Let’s take a vocabulary test administered by a psychologist. On this type of questions, children get tend to get 1 point for a limited answer and 2 points for a more complete answer. Ask a child what an apple is and he’ll get a point for saying it’s a fruit. He’ll get 2 points for saying it’s red, a fruit and has seeds. Many shy children will answer this type of question with one or two words, limiting his ability to do well on this part of the test. Other kids, who are uncomfortable with the whole experience might say, “I don’t know” just to get it to stop. I can’t tell you how many times I’ve seen in psychologist’s reports that the child said “I don’t know” quite often.

Another reason I strongly urge parents to do some practice for these high stakes tests is that practice will show you what your child doesn’t know. Many of these tests will ask a 4-year-old some basic addition or subtraction questions, for example. Can your child do those? Wouldn’t you like to know before your child is given a test that will impact the quality of the education he is offered? If you find out that your child can’t do simple adding or subtracting, this is something to work on together outside of test preparation.

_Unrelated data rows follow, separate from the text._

### config.mk
export PLATFORM = sky130hd
export DESIGN_NAME = nmi_halt_reset_control
export DESIGN_NICKNAME = d
export VERILOG_FILES = /design/src/nmi_halt_pkg.sv /design/src/nmi_halt_reset_control.sv
export VERILOG_INCLUDE_DIRS = /design/src
export SDC_FILE = /design/constraint.sdc
export NUM_CORES = 1
export LEC_CHECK = 0
export BUFFER_PORTS_ARGS = -buffer_cell sky130_fd_sc_hd__buf_4
export CORE_MARGIN = 2
export CORE_UTILIZATION = 51
export DETAILED_ROUTE_END_ITERATION = 8
export PLACE_DENSITY = 0.84
export SYNTH_ARGS = -nofsm -noshare
export SYNTH_HDL_FRONTEND = slang
export SYNTH_SLANG_ARGS = --single-unit
export TNS_END_PERCENT = 10
### constraint.sdc
create_clock -name clk -period 3.1 [get_ports clk]
set_clock_uncertainty 0.15 [all_clocks]
set_input_delay 0.31 -clock clk [delete_from_list [all_inputs] [get_ports clk]]
set_output_delay 0.31 -clock clk [all_outputs]
set_load 0.03 [all_outputs]
### src/nmi_halt_consts.svh
// Constants for the interrupt, halt and reset control of the processor core
`ifndef NMI_HALT_CONSTS_SVH
`define NMI_HALT_CONSTS_SVH

`define NMI_VECTOR        16'h0066
`define RESET_VECTOR      16'h0000
`define DUMMY_STATES      3'h2
`define ADDR_ZERO         16'h0000
`define DATA_ZERO         8'h00

`endif

### src/nmi_halt_pkg.sv
// Types for the interrupt, halt and reset control of the processor core
package nmi_halt_pkg;

    typedef enum logic [5:0] {
        ST_DUMMY  = 6'h01,
        ST_RUN    = 6'h02,
        ST_NMI_M1 = 6'h04,
        ST_PUSH   = 6'h08,
        ST_VECTOR = 6'h10,
        ST_HALT   = 6'h20
    } ctl_state_t;

    typedef struct packed {
        logic [15:0] addr;
        logic [7:0]  data;
        logic        memory_request_n;
        logic        io_request_n;
        logic        read_n;
        logic        write_n;
        logic        halt_n;
        logic        fetch_cycle_indicator_n;
        logic        dram_refresh_strobe_n;
    } bus_pins_t;

    typedef struct packed {
        logic [15:0] addr;
        logic [7:0]  data;
        logic        memory_request_n;
        logic        io_request_n;
        logic        read_n;
        logic        write_n;
        logic        fetch_cycle_indicator_n;
        logic        dram_refresh_strobe_n;
    } core_bus_t;

    typedef struct packed {
        ctl_state_t  state;
        logic        nmi_in_d;
        logic        nmi_pending;
        logic [2:0]  dummy_cnt;
        logic [1:0]  push_cnt;
        logic        halted;
        logic        nmi_taken;
        logic        int_taken;
        logic        pc_load;
        logic [15:0] pc_value;
        logic        push_pc;
        logic        discard_opcode;
        logic        nop_force;
        logic        fetch_enable;
        bus_pins_t   pins_out;
        logic        pins_oe_n;
    } ctl_regs_t;

endpackage

### src/nmi_halt_reset_control.sv
// Non-maskable acknowledge, halt, reset start-up and evaluation float control
// Notes on behaviour
// - Falling edge on non-maskable request sets pending flop, any time.
// - Pending flop is sampled only at the last state of each instruction.
// - Acknowledge runs a normal opcode fetch and discards the fetched byte.
// - Program counter is pushed onto the stack in machine cycles two and three.
// - Then the program counter loads the fixed non-maskable vector.
// - Halted indication goes low at T4 of the halt instruction fetch.
// - While halted, no-operation fetches with refresh repeat, data ignored.
// - Halt ends only on an accepted interrupt or on reset.
// - While halted, interrupts are sampled at T4 of each no-operation cycle.
// - Maskable request leaves halt only if low and enable flop is one.
// - Servicing of an accepted interrupt begins in the next machine cycle.
// - After reset, a dummy cycle of two or more states, then fetch from zero.
// - Evaluation input with bus hold floats address, data, strobes, halt, refresh.
// - No interrupts are accepted while the bus is floated.
`timescale 1ns/1ps
`default_nettype none
`include "nmi_halt_consts.svh"

module nmi_halt_reset_control
    import nmi_halt_pkg::*;
#(
    parameter int DUMMY_STATES = 2,
    parameter int PUSH_CYCLES  = 2
) (
    input  wire logic        clk,
    input  wire logic        reset_n,
    input  wire logic        nmi_request_n,
    input  wire logic        int_request_n,
    input  wire logic        interrupt_enable_flop,
    input  wire logic        bus_hold_request_n,
    input  wire logic        evaluation_float_in,
    input  wire logic        instr_last_state,
    input  wire logic        halt_fetched_t4,
    input  wire logic        machine_cycle_end,
    input  wire core_bus_t   core_bus,
    output var  bus_pins_t   pins_out,
    output logic             pins_oe_n,
    output logic             halt_n,
    output logic             fetch_enable,
    output logic             nmi_taken,
    output logic             int_taken,
    output logic             discard_opcode,
    output logic             nop_force,
    output logic             push_pc,
    output logic             pc_load,
    output logic [15:0]      pc_value
);

    ctl_regs_t r;
    ctl_regs_t next_r;

    logic floated;
    logic nmi_fall;
    logic boundary;
    logic take_nmi;
    logic take_int;

    always_comb begin
        next_r = r;
        floated  = !bus_hold_request_n;
        nmi_fall = r.nmi_in_d && !nmi_request_n;
        // Instruction end, or T4 of each no-operation cycle while halted
        boundary = instr_last_state;
        // Floated bus blocks both kinds; maskable also needs the enable flop
        take_nmi = boundary && r.nmi_pending && !floated;
        take_int = boundary && !r.nmi_pending && !int_request_n
                   && interrupt_enable_flop && !floated;

        next_r.nmi_in_d  = nmi_request_n;
        next_r.nmi_taken = 1'b0;
        next_r.int_taken = 1'b0;
        next_r.pc_load   = 1'b0;
        next_r.push_pc   = 1'b0;
        next_r.discard_opcode = 1'b0;

        // Edge set wins over the acknowledge clear
        if (nmi_fall) begin
            next_r.nmi_pending = 1'b1;
        end else if (take_nmi && r.state inside {ST_RUN, ST_HALT}) begin
            next_r.nmi_pending = 1'b0;
        end

        unique case (r.state)
            ST_DUMMY: begin
                next_r.fetch_enable = 1'b0;
                if (r.dummy_cnt >= 3'(DUMMY_STATES - 1)) begin
                    next_r.state        = ST_RUN;
                    next_r.fetch_enable = 1'b1;
                    next_r.pc_load      = 1'b1;
                    next_r.pc_value     = `RESET_VECTOR;
                end else begin
                    next_r.dummy_cnt = r.dummy_cnt + 3'h1;
                end
            end
            ST_RUN: begin
                if (take_nmi) begin
                    next_r.state          = ST_NMI_M1;
                    next_r.nmi_taken      = 1'b1;
                    next_r.discard_opcode = 1'b1;
                end else if (take_int) begin
                    next_r.int_taken = 1'b1;
                end else if (halt_fetched_t4) begin
                    next_r.state     = ST_HALT;
                    next_r.halted    = 1'b1;
                    next_r.nop_force = 1'b1;
                end
            end
            ST_NMI_M1: begin
                next_r.discard_opcode = 1'b1;
                if (machine_cycle_end) begin
                    next_r.state          = ST_PUSH;
                    next_r.discard_opcode = 1'b0;
                    next_r.push_pc        = 1'b1;
                    next_r.push_cnt       = 2'h0;
                end
            end
            ST_PUSH: begin
                next_r.push_pc = 1'b1;
                if (machine_cycle_end) begin
                    if (r.push_cnt >= 2'(PUSH_CYCLES - 1)) begin
                        next_r.state    = ST_VECTOR;
                        next_r.push_pc  = 1'b0;
                        next_r.pc_load  = 1'b1;
                        next_r.pc_value = `NMI_VECTOR;
                    end else begin
                        next_r.push_cnt = r.push_cnt + 2'h1;
                    end
                end
            end
            ST_VECTOR: begin
                next_r.state = ST_RUN;
            end
            ST_HALT: begin
                // Data bus is ignored by the core while nop_force holds
                next_r.nop_force = 1'b1;
                if (take_nmi || take_int) begin
                    next_r.halted    = 1'b0;
                    next_r.nop_force = 1'b0;
                    next_r.nmi_taken = take_nmi;
                    next_r.int_taken = take_int;
                    next_r.discard_opcode = take_nmi;
                    next_r.state     = take_nmi ? ST_NMI_M1 : ST_RUN;
                end
            end
        endcase

        next_r.pins_out.addr                    = core_bus.addr;
        next_r.pins_out.data                    = core_bus.data;
        next_r.pins_out.memory_request_n        = core_bus.memory_request_n;
        next_r.pins_out.io_request_n            = core_bus.io_request_n;
        next_r.pins_out.read_n                  = core_bus.read_n;
        next_r.pins_out.write_n                 = core_bus.write_n;
        next_r.pins_out.halt_n                  = !next_r.halted;
        next_r.pins_out.fetch_cycle_indicator_n = core_bus.fetch_cycle_indicator_n;
        // No refresh while floated
        next_r.pins_out.dram_refresh_strobe_n   = floated ? 1'b1
                                                : core_bus.dram_refresh_strobe_n;
        // Float all listed pins in evaluation mode with bus hold
        next_r.pins_oe_n = evaluation_float_in && floated;
    end

    // Reset holds everything at start-up values; the core restarts from dummy
    always_ff @(posedge clk or negedge reset_n) begin
        if (!reset_n) begin
            r.state          <= ST_DUMMY;
            r.nmi_in_d       <= 1'b1;
            r.nmi_pending    <= 1'b0;
            r.dummy_cnt      <= 3'h0;
            r.push_cnt       <= 2'h0;
            r.halted         <= 1'b0;
            r.nmi_taken      <= 1'b0;
            r.int_taken      <= 1'b0;
            r.pc_load        <= 1'b0;
            r.pc_value       <= `ADDR_ZERO;
            r.push_pc        <= 1'b0;
            r.discard_opcode <= 1'b0;
            r.nop_force      <= 1'b0;
            r.fetch_enable   <= 1'b0;
            r.pins_out       <= '1;
            r.pins_oe_n      <= 1'b0;
        end else begin
            r <= next_r;
        end
    end

    assign pins_out       = r.pins_out;
    assign pins_oe_n      = r.pins_oe_n;
    assign halt_n         = r.pins_out.halt_n;
    assign fetch_enable   = r.fetch_enable;
    assign nmi_taken      = r.nmi_taken;
    assign int_taken      = r.int_taken;
    assign discard_opcode = r.discard_opcode;
    assign nop_force      = r.nop_force;
    assign push_pc        = r.push_pc;
    assign pc_load        = r.pc_load;
    assign pc_value       = r.pc_value;

endmodule // nmi_halt_reset_control

`default_nettype wire

Yosys cells after proc, flatten, opt, wreduce, memory -nomap -nowiden
Cells that the tools add are included.
- bits of input ports: 40
- word-level logic and storage cells: 108
- flip-flop bits (word level): 69
- equal/unequal tests: 17
- order comparisons: 2
- bitwise gates (word level): 1
- reduce and logical (&&, ||, !) cells: 24
- add/sub/neg operators: 2
- multiplexer cells: 38
- operator list (operator ; number):
    $mux 6 ; 8
    $mux 18 ; 2
    $pmux 6 s6 ; 1
    $pmux 17 s2 ; 1
    $mux 17 ; 1
    $ne 2x2->1 const B ; 8
    $mux 1 ; 13
    $reduce_and 4->1 ; 3
    $mux 2 ; 5
    $logic_and 1x1->1 ; 9
    $reduce_bool 2->1 ; 4
    $reduce_and 7->1 ; 1
    $eq 6x1->1 const B ; 1
    $eq 6x2->1 const B ; 1
    $eq 6x3->1 const B ; 1
    $eq 6x4->1 const B ; 1
    $eq 6x5->1 const B ; 1
    $eq 6x6->1 const B ; 1
    $mux 3 ; 2
    $ne 3x3->1 const B ; 2
    $pmux 3 s2 ; 1
    $logic_not 1->1 ; 5
    $pmux 1 s2 ; 2
    $pmux 2 s2 ; 1
    other kinds (9) ; 9

Depth between registers and ports, before layout
- word-level depth: 9
- depth in mapped cells: 6
- depth with buffers taken out: 6

Least setup slack after synthesis
OpenSTA, ideal clock, no wires.
- kind: flip-flop to flip-flop
- start point: register r[58] (netlist name)
- end point: register r[64] (netlist name)
- data arrival time: 1510 ps
- library setup time: 128 ps
- setup slack: 1313 ps
- stages on the path, launching flop included: 6
- path through: dfrtp_1 ha_1 or4_1 or2_1 o221ai_1 o21ai_1
- cells in the longest elaborated chain, start to end: 3
- RTL lines (element ; line ; text):
    from (decl) ; nmi_halt_reset_control.sv:51 ; ctl_regs_t r;
    from (signal assigned) ; nmi_halt_reset_control.sv:184 ; r <= next_r;
    $ge 3x1->1 ; nmi_halt_reset_control.sv:88 ; if (r.dummy_cnt >= 3'(DUMMY_STATES - 1)) begin
    $ne 2x2->1 (no source line) ; n/a ;
    $reduce_and 7->1 (no source line) ; n/a ;
Every way passes these cells.
A chain may end at the register's enable or synchronous reset.

Final worst setup path
Ends and elaborated chain as after synthesis.

==> metrics.yaml <==
outcome:
  status: "completed"
critical_path:
  rr_worst_depth: 5
  cp.required_ns: 3.14
  rr_endpoint: "r[64]"
  rr_startpoint: "r[58]"
  crit_path_start: "r[58]"
  crit_fanout: 4
  critPathArrivalTime_ns: 1.93
  cp-start-kind: "flop"
  cp-end-kind: "flop"
  critical_path_class: "reg2reg"
  reg2reg_slack_ns: 1.21
drt:
  vias_per_cell: 4.629
  drc_errors: 0
  first_iter_violations: 73
  wl_um: 4668
  final_antenna_net_count: 0
  num_vias: 1472
  routedWlPerCell_um: 14.68
  drtPass1Iterations: 4
timing:
  fin_setup_tns_ns: 0
  slew_headroom_pct: 58.01
  timing.final.crit_period_ns: 1.890
  holdWs_ns: 0.04359
  hold_violations: 0
  rsz0062_at_grt: "false"
  period_share_pct: 60.97
  slew_violations: 0
  worst_pin_slew_ns: 0.6298
  setup_viol: 0
  fmax_mhz: 529.1
synthesis:
  synth_mux_area_share_pct: 0.6593
  yosys_warnings: 0
  avgSynthCellArea_sq_um: 12.72
  yosysTopAreaCellShare_pct: 38.08
  yosys.area_share.simple_pct: 12.53
  postSynthCellCount: 179
  synthFlopType: "dfstp_2"
  synthTopCellsByCount: "buf_4 (47), dfstp_2 (33), dfrtp_1 (21), nand2_1 (7), inv_1 (6)"
  syn_area_sq_um: 2277
  yosysMostFrequentCell: "buf_4"
  ys_ff_latch: 54
  synth_top_family_by_area: "buffers and inverters"
  seq_area_frac_synth_pct: 61.15
  synth-xor-area-share_pct: 0
  ys_types: 42
  synth_async_sr_flop_share_pct: 100.0
  synth_adder_area_share_pct: 1.648
  synth_compound_area_share_pct: 7.198
  synth_edf_count: 0
  netlist.top_cell.by_area: "dfstp_2"
  synthTopCellsByArea: "dfstp_2 (38%), dfrtp_1 (23%), buf_4 (15%)"
layout:
  antenna_cells: 0
  drive_gt1_share_pct: 51.50
  syn_to_final_growth_pct: 35.16
  nets: 308
  fin_area_sq_um: 3078
  fin_util_pct: 71.18
clocking:
  postCtsSetupRepairBufs: 0
  clk_path_buf_depth: 2
  cts.sinks: 54
  insertion_delay_ns: 0.30
  htree_num_levels: 2
  cts_made_buffers: 5
  cts_resized: 0
  path_clk_slew_ns: 0.09
  clk_root_buffer_cell: "clkbuf_8"
  cts_tree: "yes"
grt:
  grt_pass1_wl_um: 7576
  grt_start_max_net_pins: 55
  overflow: 0
  grt_usage_pct: 19.79
  grt_pass1_vias: 1526
  antenna_found_initial: 0
hold_path:
  min_from: "core_bus[0]"
  min-delay-path-class: "in2reg"
  hold_path_end: "pins_out[0]"
  hold_depth: 2
placed_design:
  dp_hpwl_um: 2941
  port_buffers: 83
  gp_congestion: 0.8568
  dpl_cell_area_sq_um: 2654
die:
  fp-row-count: 24
  die_h_um: 70.82
  die_x_um: 70.82
  coreArea_sq_um: 4324
  pin_count: 96
  initial_core_util_pct: 52.66
  die_area_sq_um: 5015
pwr:
  p_leak_nw: 1.467
  power_density_nw_per_um2: 582.6
  ir_drop_mv: 0.2754
run:
  maxCapViolations: 0
==> worst max path at each step <==
stage,endpoint,slack (ns),cells past startpoint
floorplan,r[64],1.31,5
global placement,r[64],1.28,5
detailed placement,r[64],1.21,6
CTS,r[64],1.20,6
global route,r[64],1.13,6
finish,r[64],1.21,5
==> worst max-delay path, stage by stage, from the launching register on <==
cell and delay [ns]:
dfrtp_1 0.41, ha_1 0.20, or4_1 0.51, or2_1 0.28, o221ai_1 0.11, o21ai_1 0.11
==> metrics by stage <==
stage	instances	setup WS, ns	power (mW)
floorplan	190	1.313	1.218
global placement	278	1.284	1.329
detailed placement	278	1.214	1.340
CTS	318	1.202	1.809
global route	318	1.126	1.898
finish	318	1.210	1.793
==> cell usage in the layout (no fill, tap or decap), types with 3 or more instances in the layout <==
master         count
buf_4             83
nand2_1            7
clkbuf_8           5
ha_1               3
nor2_1             5
o21ai_0            5
conb_1            12
dlygate4sd3_1     32
inv_1              6
nor2b_1            3
dfrtp_1           21
nand2b_1           4
a21oi_1            4
dfstp_2           33
nand3_1            3
==> repair_timing <==
item                                   in CTS  in global routing
endpoints found under the hold margin      52                  0
hold buffers                               32                  0
setup endpoints to repair                   0                  0
==> cell families (layout without fill, tap and decap cells) <==
group                    Yosys count  in the layout
flip-flops                        54             54
adder cells (fa/ha/maj)            3              3
buffers and inverters             54            130
AND/OR/NAND/NOR                   42             42
multiplexers                       1              1
AO/OA/AOI/OAI                     24             24
other                              1             12
==> sequential cells by signal, indices dropped and copies added, names as in the netlist <==
register	cells
pins_oe_n	1
nmi_taken	1
r	14
fetch_enable	1
halt_n	1
pc_value	1
pins_out	30
push_pc	1
pc_load	1
int_taken	1
discard_opcode	1
nop_force	1
==> report_power, final <==
| part | internal [mW] | total (mW) | switching [mW] | leakage (nW) |
|---|---|---|---|---|
| logic | 0.229 | 0.508 | 0.279 | 0.799 |
| clock network | 0.209 | 0.424 | 0.215 | 0.0539 |
| registers | 0.791 | 0.861 | 0.0705 | 0.615 |
==> final cells by class <==
cell class | count | area, sq um
fill | 280 | 1246
timing repair buffer | 115 | 943.4
sequential | 54 | 1393
clock buffer | 7 | 97.59
inverter | 7 | 26.28
tap | 52 | 65.06
clock inverter | 1 | 6.256
multi-input combinational | 82 | 546.8
==> routing by layer <==
metal  vias to the layer above  track usage, %  routed length (um)
li1                        708               -                   -
met1                       692           23.75                1791
met2                        65           34.58                2457
met3                         7           5.413                 350
met4                         0           6.499                  68
met5                         -               0                   0
Power figures use the tool's default switching activity.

If you read my book, Testing For Kindergarten, you know that my son was first given an IQ test at age 3 where he scored in the 37th percentile. He had a hearing problem that we corrected after that, but I was told that there was nothing we could do to raise his score in order to help him qualify for a better school. After “prepping” him for a year, he was retested and he scored in the 94th percentile. When he got to school, his kindergarten teacher couldn’t even tell he had ever been behind. My son was an honors student in high school and today he is at NYU.

So, if you ask me whether you should prepare your child for a test that will impact his educational future, my answer is a resounding “yes!” I believe you are letting your child down if you send her in unprepared for a test this important.

One more thing. A new book has just come out that I’m dying to read – It’s called How Children Succeed, by Paul Tough. He argues that abilities like grit, character and curiosity matter more than cognitive skills in whether or not a child does well in life. I made a similar argument in my own book, Testing For Kindergarten. The abilities one needs to do well in school are not necessarily the abilities that help a child do well in life. Still, I argue for preparing children for these tests. Why? It’s simple – because a child needs high test scores to gain access to the best academic opportunities. If you want the best learning environment for your child for the many years he is in school, test scores matter. With stakes this high, we have to help our kids prepare whether or not we believe that the skills they are learning to do well on the tests are the skills that are going to make them successful in life.